Your task:
Which lines of the data below include the string "prdata"? Return each of them.

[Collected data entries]
☆ ☆ ☆
[config.mk]
export PLATFORM = sky130hd
export DESIGN_NAME = rtsab_core
export DESIGN_NICKNAME = d
export VERILOG_FILES = /design/src/shared/rtsab_pkg.sv /design/src/logic/rtsab_fifo2.sv /design/src/logic/rtsab_core.sv
export SDC_FILE = /design/constraint.sdc
export NUM_CORES = 2
export LEC_CHECK = 0
export BUFFER_PORTS_ARGS = -buffer_cell sky130_fd_sc_hd__buf_2
export CAP_MARGIN = 20
export CORE_MARGIN = 2
export CORE_UTILIZATION = 62
export DETAILED_ROUTE_END_ITERATION = 12
export GPL_TIMING_DRIVEN = 0
export PLACE_DENSITY = 0.8
export SLEW_MARGIN = 20
export SYNTH_ARGS = -nofsm -noshare
export SYNTH_HDL_FRONTEND = slang
export SYNTH_SLANG_ARGS = --single-unit
[constraint.sdc]
create_clock -name i_clk -period 31.8 [get_ports i_clk]
set_input_delay 3.18 -clock i_clk [delete_from_list [all_inputs] [get_ports i_clk]]
set_output_delay 3.18 -clock i_clk [all_outputs]
set_load 0.03 [all_outputs]
[src/shared/rtsab_pkg.sv]
// Constants, carriers and states for the subaddress buffer engine
package rtsab_pkg;
   // Word width of the shared RAM and of 1553 words
   localparam int DATA_W = 16;
   // Command word fields
   localparam int CMD_TR_BIT = 10;
   localparam int CMD_SA_LSB = 5;
   localparam int CMD_WC_LSB = 0;
   // Largest word count; a field of zero means this many
   localparam logic [5:0] MAX_WC = 6'h20;
   // Descriptor table layout, four words per subaddress
   localparam logic [15:0] RX_TABLE_OFS = 16'h0000;
   localparam logic [15:0] TX_TABLE_OFS = 16'h0080;
   localparam logic [15:0] CB_CTRL_OFS = 16'h0000;
   localparam logic [15:0] CB_PTR_A_OFS = 16'h0001;
   localparam logic [15:0] CB_PTR_B_OFS = 16'h0002;
   localparam logic [15:0] CB_PTR_BC_OFS = 16'h0003;
   // Control word bit positions
   localparam int CW_IWA_BIT = 14;
   localparam int CW_DPB_BIT = 13;
   localparam int CW_DOUBLE_BUFFER_ENABLE_BIT = 2;
   // Buffer layout: info word, time tag, then data
   localparam logic [15:0] BUF_MIW_OFS = 16'h0000;
   localparam logic [15:0] BUF_DATA_OFS = 16'h0002;
   // Special subaddresses
   localparam logic [4:0] LOOP_SA = 5'h1e;
   localparam logic [4:0] MODE_SA_LO = 5'h00;
   localparam logic [4:0] MODE_SA_HI = 5'h1f;
   // Shared RAM request
   typedef struct packed {
      logic re;
      logic we;
      logic [15:0] addr;
      logic [15:0] wdata;
   } rtsab_mem_req_type;
   // Message sequencer states
   typedef enum logic [3:0] {
      ST_IDLE, ST_CW, ST_PTR, ST_RX_WAIT, ST_RX_COPY, ST_RX_MIW,
      ST_TX_STAT, ST_TX_RD, ST_TX_CAP, ST_TX_PUSH, ST_FIN
   } rtsab_state_type;
endpackage : rtsab_pkg

[src/logic/rtsab_fifo2.sv]
// Two-entry valid/ready buffer for outgoing transmit words
`timescale 1ns/1ps
module rtsab_fifo2 #(
   parameter int W = 16
) (
   input wire logic i_clk,
   input wire logic i_sys_rst,
   input wire logic i_in_valid,
   input wire logic [W-1:0] i_in_data,
   output logic o_in_ready,
   output logic o_out_valid,
   output logic [W-1:0] o_out_data,
   input wire logic i_out_ready
);
   typedef struct packed {
      logic [1:0][W-1:0] mem;
      logic wp;
      logic rp;
      logic [1:0] cnt;
   } rtsab_fifo_type;

   rtsab_fifo_type r;
   rtsab_fifo_type next_r;
   logic push;
   logic pop;

   // Handshakes on both sides
   assign push = i_in_valid && (r.cnt != 2'h2);
   assign pop = (r.cnt != 2'h0) && i_out_ready;
   assign o_in_ready = (r.cnt != 2'h2);
   assign o_out_valid = (r.cnt != 2'h0);
   assign o_out_data = r.mem[r.rp];

   // Pointer and count update
   always_comb begin
      next_r = r;
      if (push) begin
         next_r.mem[r.wp] = i_in_data;
         next_r.wp = ~r.wp;
      end
      if (pop) begin
         next_r.rp = ~r.rp;
      end
      if (push && !pop) begin
         next_r.cnt = r.cnt + 2'h1;
      end else if (pop && !push) begin
         next_r.cnt = r.cnt - 2'h1;
      end
   end

   // State register
   always_ff @(posedge i_clk or posedge i_sys_rst) begin
      if (i_sys_rst) begin
         r <= '0;
      end else begin
         r <= next_r;
      end
   end
endmodule : rtsab_fifo2
**src/inc/rsc_pkg.sv**
```systemverilog
package rsc_pkg;

  // ---------------------------------------------------------------
  // timing
  // ---------------------------------------------------------------
  localparam int CLK_PERIOD_NS = 40;
  // shortest brown-out dip that counts, a least time so rounded up
  localparam int BOD_MIN_NS = 2000;
  localparam int BOD_CYC_INT = (BOD_MIN_NS + CLK_PERIOD_NS - 1) / CLK_PERIOD_NS;
  localparam int BOD_CW = 6;
  localparam logic [BOD_CW-1:0] BOD_CYC = BOD_CW'(BOD_CYC_INT);

  // start-up delay choices, picked by the clock select fuses
  localparam int DLY_CW = 17;
  localparam logic [DLY_CW-1:0] DLY0_DEF = 17'h00010;
  localparam logic [DLY_CW-1:0] DLY1_DEF = 17'h00400;
  localparam logic [DLY_CW-1:0] DLY2_DEF = 17'h01000;
  localparam logic [DLY_CW-1:0] DLY3_DEF = 17'h10000;
  localparam int CLOCK_SELECT_FUSES_W = 4;

  // ---------------------------------------------------------------
  // register map
  // ---------------------------------------------------------------
  localparam int AW = 8;
  localparam logic [AW-1:0] OFS_FLAGS = 8'h00;
  localparam logic [AW-1:0] OFS_IRQ_STAT = 8'h04;
  localparam logic [AW-1:0] OFS_IRQ_MASK = 8'h08;

  localparam int FLAG_W = 4;
  localparam int FLAG_POR_BIT = 0;
  localparam int FLAG_PIN_BIT = 1;
  localparam int FLAG_BO_BIT = 2;
  localparam int FLAG_WD_BIT = 3;
  localparam logic [FLAG_W-1:0] FLAGS_POR_VAL = 4'h1;

  localparam int EVT_W = 2;
  localparam int EVT_START_BIT = 0;
  localparam int EVT_DIP_BIT = 1;

  // ---------------------------------------------------------------
  // state types
  // ---------------------------------------------------------------
  typedef enum logic {
    RSC_COUNT = 1'b0,
    RSC_RUN = 1'b1
  } rsc_dly_phase_type;

  typedef struct packed {
    rsc_dly_phase_type phase;
    logic [DLY_CW-1:0] cnt;
  } rsc_dly_state_type;

  typedef struct packed {
    logic [BOD_CW-1:0] lowCnt;
    logic recog;
    logic dip;
  } rsc_filt_state_type;

  typedef struct packed {
    logic [FLAG_W-1:0] flags;
    logic [EVT_W-1:0] evt;
    logic [EVT_W-1:0] mask;
    logic wdPulse;
    logic wdPrev;
    logic holdPrev;
    logic fetch;
    logic ready;
    logic err;
    logic [31:0] rdata;
  } rsc_top_state_type;

  localparam rsc_top_state_type TOP_RST = '{
    flags: FLAGS_POR_VAL,
    holdPrev: 1'b1,
    default: '0
  };

endpackage

```
**src/hdl/rsc_dip_filter.sv**
```systemverilog
`timescale 1ns/1ps
`default_nettype none

module rsc_dip_filter #(
  parameter logic [rsc_pkg::BOD_CW-1:0] MIN_CYC = rsc_pkg::BOD_CYC
) (
  input wire logic clk,          // device clock
  input wire logic reset_n,      // power-on reset
  input wire logic enable,       // brown-out enable fuse
  input wire logic below,        // comparator: supply under trigger
  output logic recognised,       // qualified brown-out
  output logic dipRejected       // pulse: dip too short to count
);

  rsc_pkg::rsc_filt_state_type st_r, st_nxt;
  logic [rsc_pkg::BOD_CW-1:0] runLen_r;

  // ---------------------------------------------------------------
  // dip qualification
  // ---------------------------------------------------------------
  always_comb begin
    st_nxt = st_r;
    st_nxt.dip = 1'b0;
    if (enable && below) begin
      if (st_r.lowCnt != MIN_CYC) begin
        st_nxt.lowCnt = st_r.lowCnt + 1'b1;
      end
      st_nxt.recog = (st_nxt.lowCnt == MIN_CYC);
    end else begin
      st_nxt.dip = (st_r.lowCnt != '0) && !st_r.recog;
      st_nxt.lowCnt = '0;
      st_nxt.recog = 1'b0;
    end
  end

  always_ff @(posedge clk or negedge reset_n) begin
    if (!reset_n) begin
      st_r <= '0;
    end else begin
      st_r <= st_nxt;
    end
  end

  assign recognised = st_r.recog;
  assign dipRejected = st_r.dip;

  // independent run counter, read only by the checks below
  always_ff @(posedge clk or negedge reset_n) begin
    if (!reset_n) begin
      runLen_r <= '0;
    end else if (!(enable && below)) begin
      runLen_r <= '0;
    end else if (runLen_r != '1) begin
      runLen_r <= runLen_r + 1'b1;
    end
  end

  a_bod_short_ignored: assert property (
    @(posedge clk) disable iff (!reset_n) recognised |-> runLen_r >= MIN_CYC)
    else $error("brown-out recognised before minimum dip time");

  a_bod_fuse_gate: assert property (
    @(posedge clk) disable iff (!reset_n) !(enable && below) |=> !recognised)
    else $error("brown-out held without enabled low supply");

endmodule // rsc_dip_filter

`default_nettype wire

```
**src/hdl/rsc_startup_delay.sv**
```systemverilog
`timescale 1ns/1ps
`default_nettype none

module rsc_startup_delay (
  input wire logic clk,                            // device clock
  input wire logic srcClear_n,                     // low while any source active
  input wire logic [rsc_pkg::DLY_CW-1:0] limit,    // delay in cycles, at least 1
  output logic holdReset                           // internal reset
);

  rsc_pkg::rsc_dly_state_type st_r, st_nxt;

  // ---------------------------------------------------------------
  // delay counter
  // ---------------------------------------------------------------
  always_comb begin
    st_nxt = st_r;
    unique case (st_r.phase)
      rsc_pkg::RSC_COUNT: begin
        st_nxt.cnt = st_r.cnt + 1'b1;
        // >= so that a fuse change mid-count cannot stall the release
        if (st_r.cnt >= limit - 1'b1) begin
          st_nxt.phase = rsc_pkg::RSC_RUN;
        end
      end
      rsc_pkg::RSC_RUN: begin
        st_nxt.cnt = st_r.cnt;
      end
    endcase
  end

  always_ff @(posedge clk or negedge srcClear_n) begin
    if (!srcClear_n) begin
      st_r <= '0;
    end else begin
      st_r <= st_nxt;
    end
  end

  assign holdReset = (st_r.phase != rsc_pkg::RSC_RUN);

  a_run_sticky: assert property (
    @(posedge clk) disable iff (!srcClear_n)
    (st_r.phase == rsc_pkg::RSC_RUN) |=> (st_r.phase == rsc_pkg::RSC_RUN))
    else $error("release dropped without a reset source");

endmodule // rsc_startup_delay

`default_nettype wire

```
**src/hdl/reset_source_controller.sv**
```systemverilog
`timescale 1ns/1ps
`default_nettype none

// Function
// - reset I/O registers, then fetch reset vector
// - ports reset asynchronously by any source
// - fuse-selected delay stretches internal reset
// - exactly four sources, watchdog/brown-out gated
// - long pin low resets without clock
// - pin release starts delay counter
// - power-on holds, releases through delay
// - brown-out asserts immediately, releases through delay
// - brown-out needs minimum dip time
// - watchdog pulse one cycle, delay after
// - watchdog flag, cleared by power-on/write zero
// - brown-out flag, cleared by power-on/write zero
// - pin flag, cleared by power-on/write zero
// - power-on flag cleared only by write zero
// - flag bits seven to four read zero
module reset_source_controller #(
  parameter logic [rsc_pkg::DLY_CW-1:0] DELAY0_CYC = rsc_pkg::DLY0_DEF,
  parameter logic [rsc_pkg::DLY_CW-1:0] DELAY1_CYC = rsc_pkg::DLY1_DEF,
  parameter logic [rsc_pkg::DLY_CW-1:0] DELAY2_CYC = rsc_pkg::DLY2_DEF,
  parameter logic [rsc_pkg::DLY_CW-1:0] DELAY3_CYC = rsc_pkg::DLY3_DEF
) (
  input wire logic clk,                                  // device clock, 25 MHz
  input wire logic reset_n,                              // power-on detector, low below level
  input wire logic pinReset_n,                           // external reset pin level
  input wire logic brownoutLow,                          // supply under brown-out trigger
  input wire logic brownoutEnableFuse,                   // brown-out detector enabled
  input wire logic [rsc_pkg::CLOCK_SELECT_FUSES_W-1:0] clockSelectFuses, // delay choice
  input wire logic watchdogEnable,                       // watchdog running
  input wire logic watchdogTimeout,                      // watchdog period expired
  input wire logic psel,                                 // APB select
  input wire logic penable,                              // APB enable
  input wire logic pwrite,                               // APB write
  input wire logic [rsc_pkg::AW-1:0] paddr,              // APB byte address
  input wire logic [31:0] pwdata,                        // APB write data
  output logic [31:0] prdata,                            // APB read data
  output logic pready,                                   // APB ready
  output logic pslverr,                                  // APB unmapped access
  output logic portReset,                                // async I/O port reset
  output logic internalReset,                            // stretched core reset
  output logic fetchVector,                              // pulse: start at reset vector
  output logic irq                                       // level interrupt
);

  rsc_pkg::rsc_top_state_type st_r, st_nxt;

  logic bodRecognised;
  logic dipRejected;
  logic srcActive;
  logic [rsc_pkg::DLY_CW-1:0] delayLimit;
  logic access;
  logic loadPhase;
  logic wrDone;
  logic hit;
  logic [31:0] rdMux;
  logic [rsc_pkg::FLAG_W-1:0] flagSet;
  logic [rsc_pkg::EVT_W-1:0] evtSet;
  logic [rsc_pkg::DLY_CW-1:0] quietCnt_r;

  // ---------------------------------------------------------------
  // reset sources
  // ---------------------------------------------------------------
  rsc_dip_filter u_dip_filter (
    .clk(clk),
    .reset_n(reset_n),
    .enable(brownoutEnableFuse),
    .below(brownoutLow),
    .recognised(bodRecognised),
    .dipRejected(dipRejected)
  );

  // pin acts unclocked
  // any source needs no clock to hit the ports; filtered sources are
  // flop outputs so the async path stays glitch free
  assign srcActive = !reset_n || !pinReset_n || bodRecognised || st_r.wdPulse;
  assign portReset = srcActive;

  // ---------------------------------------------------------------
  // start-up delay
  // ---------------------------------------------------------------
  function automatic logic [rsc_pkg::DLY_CW-1:0] pickDelay(
    input logic [rsc_pkg::CLOCK_SELECT_FUSES_W-1:0] sel
  );
    logic [rsc_pkg::DLY_CW-1:0] d;
    d = DELAY0_CYC;
    unique case (sel[1:0])
      2'h0: d = DELAY0_CYC;
      2'h1: d = DELAY1_CYC;
      2'h2: d = DELAY2_CYC;
      2'h3: d = DELAY3_CYC;
    endcase
    return d;
  endfunction

  assign delayLimit = pickDelay(clockSelectFuses);

  rsc_startup_delay u_startup_delay (
    .clk(clk),
    .srcClear_n(!srcActive),
    .limit(delayLimit),
    .holdReset(internalReset)
  );

  // ---------------------------------------------------------------
  // APB decode
  // ---------------------------------------------------------------
  // one wait state: read data is registered in the first access cycle
  assign access = psel && penable;
  assign loadPhase = access && !st_r.ready;
  assign wrDone = access && st_r.ready && pwrite && !st_r.err;
  assign hit = (paddr == rsc_pkg::OFS_FLAGS) || (paddr == rsc_pkg::OFS_IRQ_STAT) ||
               (paddr == rsc_pkg::OFS_IRQ_MASK);

  always_comb begin
    rdMux = '0;
    unique case (paddr)
      rsc_pkg::OFS_FLAGS: rdMux[rsc_pkg::FLAG_W-1:0] = st_r.flags;
      rsc_pkg::OFS_IRQ_STAT: rdMux[rsc_pkg::EVT_W-1:0] = st_r.evt;
      rsc_pkg::OFS_IRQ_MASK: rdMux[rsc_pkg::EVT_W-1:0] = st_r.mask;
      default: rdMux = '0;
    endcase
  end

  // ---------------------------------------------------------------
  // next state
  // ---------------------------------------------------------------
  always_comb begin
    st_nxt = st_r;
    flagSet = '0;
    evtSet = '0;

    // one-cycle watchdog pulse
    // edge taken so a held timeout still yields one pulse
    st_nxt.wdPrev = watchdogTimeout;
    st_nxt.wdPulse = watchdogEnable && watchdogTimeout && !st_r.wdPrev;

    st_nxt.holdPrev = internalReset;
    st_nxt.fetch = st_r.holdPrev && !internalReset;

    flagSet[rsc_pkg::FLAG_WD_BIT] = st_r.wdPulse;
    flagSet[rsc_pkg::FLAG_BO_BIT] = bodRecognised;
    flagSet[rsc_pkg::FLAG_PIN_BIT] = !pinReset_n;

    // concurrent sources all flagged
    // a source present in the clearing cycle wins over the write
    if (wrDone && (paddr == rsc_pkg::OFS_FLAGS)) begin
      st_nxt.flags = (st_r.flags & pwdata[rsc_pkg::FLAG_W-1:0]) | flagSet;
    end else begin
      st_nxt.flags = st_r.flags | flagSet;
    end

    // interrupt events, write one to clear, set wins
    evtSet[rsc_pkg::EVT_START_BIT] = st_r.holdPrev && !internalReset;
    evtSet[rsc_pkg::EVT_DIP_BIT] = dipRejected;
    if (wrDone && (paddr == rsc_pkg::OFS_IRQ_STAT)) begin
      st_nxt.evt = (st_r.evt & ~pwdata[rsc_pkg::EVT_W-1:0]) | evtSet;
    end else begin
      st_nxt.evt = st_r.evt | evtSet;
    end
    if (wrDone && (paddr == rsc_pkg::OFS_IRQ_MASK)) begin
      st_nxt.mask = pwdata[rsc_pkg::EVT_W-1:0];
    end

    // bus answer
    st_nxt.ready = loadPhase;
    if (loadPhase) begin
      st_nxt.rdata = rdMux;
      st_nxt.err = !hit;
    end
  end

  // power-on sets flag
  // only power-on restarts this state; other resets keep the flags
  always_ff @(posedge clk or negedge reset_n) begin
    if (!reset_n) begin
      st_r <= rsc_pkg::TOP_RST;
    end else begin
      st_r <= st_nxt;
    end
  end

  assign prdata = st_r.rdata;
  assign pready = st_r.ready;
  assign pslverr = st_r.ready && st_r.err;
  assign fetchVector = st_r.fetch;
  assign irq = |(st_r.evt & st_r.mask);

  // ---------------------------------------------------------------
  // checks
  // ---------------------------------------------------------------
  // cycles since the last source went away, read only by the checks
  always_ff @(posedge clk or negedge reset_n) begin
    if (!reset_n) begin
      quietCnt_r <= '0;
    end else if (srcActive) begin
      quietCnt_r <= '0;
    end else if (quietCnt_r != '1) begin
      quietCnt_r <= quietCnt_r + 1'b1;
    end
  end

  a_port_src_follow: assert property (
    @(posedge clk) disable iff (!reset_n)
    (!pinReset_n || bodRecognised || st_r.wdPulse) |-> (portReset && internalReset))
    else $error("active source without port and internal reset");

  a_release_after_delay: assert property (
    @(posedge clk) disable iff (!reset_n)
    $fell(internalReset) |-> (quietCnt_r == delayLimit))
    else $error("internal reset released after wrong delay");

  a_fetch_on_release: assert property (
    @(posedge clk) disable iff (!reset_n)
    $fell(internalReset) |=> fetchVector ##1 !fetchVector)
    else $error("vector fetch not a single pulse at release");

  a_wd_pulse_width: assert property (
    @(posedge clk) disable iff (!reset_n)
    $rose(st_r.wdPulse) |=> (!st_r.wdPulse && internalReset))
    else $error("watchdog pulse not one cycle or delay skipped");

  a_wd_flag_set: assert property (
    @(posedge clk) disable iff (!reset_n)
    st_r.wdPulse |=> st_r.flags[rsc_pkg::FLAG_WD_BIT])
    else $error("watchdog flag not set");

  a_bo_flag_set: assert property (
    @(posedge clk) disable iff (!reset_n)
    bodRecognised |=> st_r.flags[rsc_pkg::FLAG_BO_BIT])
    else $error("brown-out flag not set");

  a_pin_flag_set: assert property (
    @(posedge clk) disable iff (!reset_n)
    !pinReset_n |=> st_r.flags[rsc_pkg::FLAG_PIN_BIT])
    else $error("pin flag not set");

  a_por_flag_keep: assert property (
    @(posedge clk) disable iff (!reset_n)
    (st_r.flags[rsc_pkg::FLAG_POR_BIT] &&
     !(wrDone && (paddr == rsc_pkg::OFS_FLAGS) && !pwdata[rsc_pkg::FLAG_POR_BIT]))
    |=> st_r.flags[rsc_pkg::FLAG_POR_BIT])
    else $error("power-on flag lost without a zero write");

  a_flag_rsvd_zero: assert property (
    @(posedge clk) disable iff (!reset_n)
    (loadPhase && (paddr == rsc_pkg::OFS_FLAGS)) |=> (prdata[31:rsc_pkg::FLAG_W] == '0))
    else $error("reserved flag bits read nonzero");

  a_irq_level: assert property (
    @(posedge clk) disable iff (!reset_n)
    (st_r.evt[rsc_pkg::EVT_DIP_BIT] && st_r.mask[rsc_pkg::EVT_DIP_BIT]) |-> irq)
    else $error("unmasked event without interrupt");

  // ---------------------------------------------------------------
  // bus, watchdog, source, event and flag checks
  // ---------------------------------------------------------------
  a_ready_one_cycle: assert property (
    @(posedge clk) disable iff (!reset_n)
    pready |=> !pready)
    else $error("bus ready held longer than one cycle");

  a_err_unmapped: assert property (
    @(posedge clk) disable iff (!reset_n)
    (loadPhase && !hit) |=> pslverr)
    else $error("unmapped access without error response");

  a_wd_gated: assert property (
    @(posedge clk) disable iff (!reset_n)
    !watchdogEnable |=> !st_r.wdPulse)
    else $error("watchdog pulse while watchdog disabled");

  a_wd_edge_only: assert property (
    @(posedge clk) disable iff (!reset_n)
    st_r.wdPrev |=> !st_r.wdPulse)
    else $error("watchdog pulse from a held timeout");

  a_wd_delay_start: assert property (
    @(posedge clk) disable iff (!reset_n)
    $fell(st_r.wdPulse) |-> ((quietCnt_r == '0) && internalReset))
    else $error("delay not restarted at watchdog pulse end");

  a_src_holds_core: assert property (
    @(posedge clk) disable iff (!reset_n)
    srcActive |-> internalReset)
    else $error("core reset released while a source is active");

  a_dip_event: assert property (
    @(posedge clk) disable iff (!reset_n)
    dipRejected |=> st_r.evt[rsc_pkg::EVT_DIP_BIT])
    else $error("short dip not reported");

  a_start_event: assert property (
    @(posedge clk) disable iff (!reset_n)
    fetchVector |-> st_r.evt[rsc_pkg::EVT_START_BIT])
    else $error("release not reported with vector fetch");

  // zero writes clear a flag unless its source fires in the same cycle
  a_wd_flag_clear: assert property (
    @(posedge clk) disable iff (!reset_n)
    (wrDone && (paddr == rsc_pkg::OFS_FLAGS) &&
     !pwdata[rsc_pkg::FLAG_WD_BIT] && !st_r.wdPulse)
    |=> !st_r.flags[rsc_pkg::FLAG_WD_BIT])
    else $error("watchdog flag survived a zero write");

  a_bo_flag_clear: assert property (
    @(posedge clk) disable iff (!reset_n)
    (wrDone && (paddr == rsc_pkg::OFS_FLAGS) &&
     !pwdata[rsc_pkg::FLAG_BO_BIT] && !bodRecognised)
    |=> !st_r.flags[rsc_pkg::FLAG_BO_BIT])
    else $error("brown-out flag survived a zero write");

  a_pin_flag_clear: assert property (
    @(posedge clk) disable iff (!reset_n)
    (wrDone && (paddr == rsc_pkg::OFS_FLAGS) &&
     !pwdata[rsc_pkg::FLAG_PIN_BIT] && pinReset_n)
    |=> !st_r.flags[rsc_pkg::FLAG_PIN_BIT])
    else $error("pin flag survived a zero write");

endmodule // reset_source_controller

`default_nettype wire

```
☆ ☆ ☆
Answer to the exercise:
  output logic [31:0] prdata,                            // APB read data
  assign prdata = st_r.rdata;
    (loadPhase && (paddr == rsc_pkg::OFS_FLAGS)) |=> (prdata[31:rsc_pkg::FLAG_W] == '0))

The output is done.